#### [What this task involves]
Copy every line that contains the string "output" from the entries below.

"""

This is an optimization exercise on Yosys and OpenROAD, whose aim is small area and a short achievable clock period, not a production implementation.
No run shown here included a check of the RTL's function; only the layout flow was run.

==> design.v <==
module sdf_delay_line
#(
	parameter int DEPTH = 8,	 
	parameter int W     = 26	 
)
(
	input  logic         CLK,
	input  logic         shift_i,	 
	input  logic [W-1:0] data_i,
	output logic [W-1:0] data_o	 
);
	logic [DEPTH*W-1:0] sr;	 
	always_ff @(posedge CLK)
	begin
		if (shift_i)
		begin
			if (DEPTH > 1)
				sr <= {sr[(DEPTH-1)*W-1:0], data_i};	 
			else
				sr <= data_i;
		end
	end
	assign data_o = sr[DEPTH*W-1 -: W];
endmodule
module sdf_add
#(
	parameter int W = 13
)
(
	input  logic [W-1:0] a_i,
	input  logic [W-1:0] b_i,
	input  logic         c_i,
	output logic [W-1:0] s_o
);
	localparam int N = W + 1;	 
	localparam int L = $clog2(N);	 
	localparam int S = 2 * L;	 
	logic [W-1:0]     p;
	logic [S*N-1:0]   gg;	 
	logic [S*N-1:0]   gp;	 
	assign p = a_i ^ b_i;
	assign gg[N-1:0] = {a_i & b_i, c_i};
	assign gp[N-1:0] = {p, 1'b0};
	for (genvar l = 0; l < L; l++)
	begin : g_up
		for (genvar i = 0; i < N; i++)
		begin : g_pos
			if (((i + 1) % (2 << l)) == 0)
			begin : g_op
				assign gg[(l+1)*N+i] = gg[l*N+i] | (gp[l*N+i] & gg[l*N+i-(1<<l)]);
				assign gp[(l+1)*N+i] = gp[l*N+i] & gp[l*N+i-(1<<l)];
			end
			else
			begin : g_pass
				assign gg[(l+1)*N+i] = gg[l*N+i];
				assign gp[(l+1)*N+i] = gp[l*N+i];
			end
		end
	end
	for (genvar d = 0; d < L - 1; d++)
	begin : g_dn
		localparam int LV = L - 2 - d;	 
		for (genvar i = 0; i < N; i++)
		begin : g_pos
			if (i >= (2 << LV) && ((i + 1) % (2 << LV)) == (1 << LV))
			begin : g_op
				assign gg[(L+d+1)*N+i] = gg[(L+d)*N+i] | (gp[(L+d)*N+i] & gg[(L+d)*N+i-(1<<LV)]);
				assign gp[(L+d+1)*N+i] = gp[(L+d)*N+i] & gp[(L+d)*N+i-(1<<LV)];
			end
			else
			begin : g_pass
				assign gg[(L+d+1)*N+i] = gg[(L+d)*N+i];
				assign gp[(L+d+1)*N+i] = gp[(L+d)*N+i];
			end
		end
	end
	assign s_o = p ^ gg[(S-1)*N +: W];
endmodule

"""
"""

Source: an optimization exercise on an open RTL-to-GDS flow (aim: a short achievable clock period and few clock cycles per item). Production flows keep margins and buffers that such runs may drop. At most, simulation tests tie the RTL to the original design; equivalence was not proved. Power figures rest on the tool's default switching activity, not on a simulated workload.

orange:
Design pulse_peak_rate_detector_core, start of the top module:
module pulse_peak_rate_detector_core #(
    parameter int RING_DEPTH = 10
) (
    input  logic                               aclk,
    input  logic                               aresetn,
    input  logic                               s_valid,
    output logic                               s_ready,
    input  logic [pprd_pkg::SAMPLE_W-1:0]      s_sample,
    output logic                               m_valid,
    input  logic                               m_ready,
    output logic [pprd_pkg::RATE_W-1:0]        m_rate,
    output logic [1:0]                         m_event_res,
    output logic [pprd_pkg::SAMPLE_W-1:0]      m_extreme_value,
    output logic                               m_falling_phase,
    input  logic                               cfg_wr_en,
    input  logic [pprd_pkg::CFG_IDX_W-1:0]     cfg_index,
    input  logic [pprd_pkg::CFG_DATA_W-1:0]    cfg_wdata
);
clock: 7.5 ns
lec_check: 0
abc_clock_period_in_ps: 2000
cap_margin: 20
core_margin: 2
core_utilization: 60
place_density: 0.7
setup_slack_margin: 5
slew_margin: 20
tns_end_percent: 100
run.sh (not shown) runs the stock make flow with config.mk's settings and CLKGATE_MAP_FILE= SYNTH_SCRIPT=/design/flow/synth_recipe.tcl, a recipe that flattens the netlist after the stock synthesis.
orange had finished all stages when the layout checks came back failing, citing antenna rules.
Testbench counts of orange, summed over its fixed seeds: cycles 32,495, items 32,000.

"""

#### [Answer below]
	output logic [W-1:0] data_o	 
	output logic [W-1:0] s_o
    output logic                               s_ready,
    output logic                               m_valid,
    output logic [pprd_pkg::RATE_W-1:0]        m_rate,
    output logic [1:0]                         m_event_res,
    output logic [pprd_pkg::SAMPLE_W-1:0]      m_extreme_value,
    output logic                               m_falling_phase,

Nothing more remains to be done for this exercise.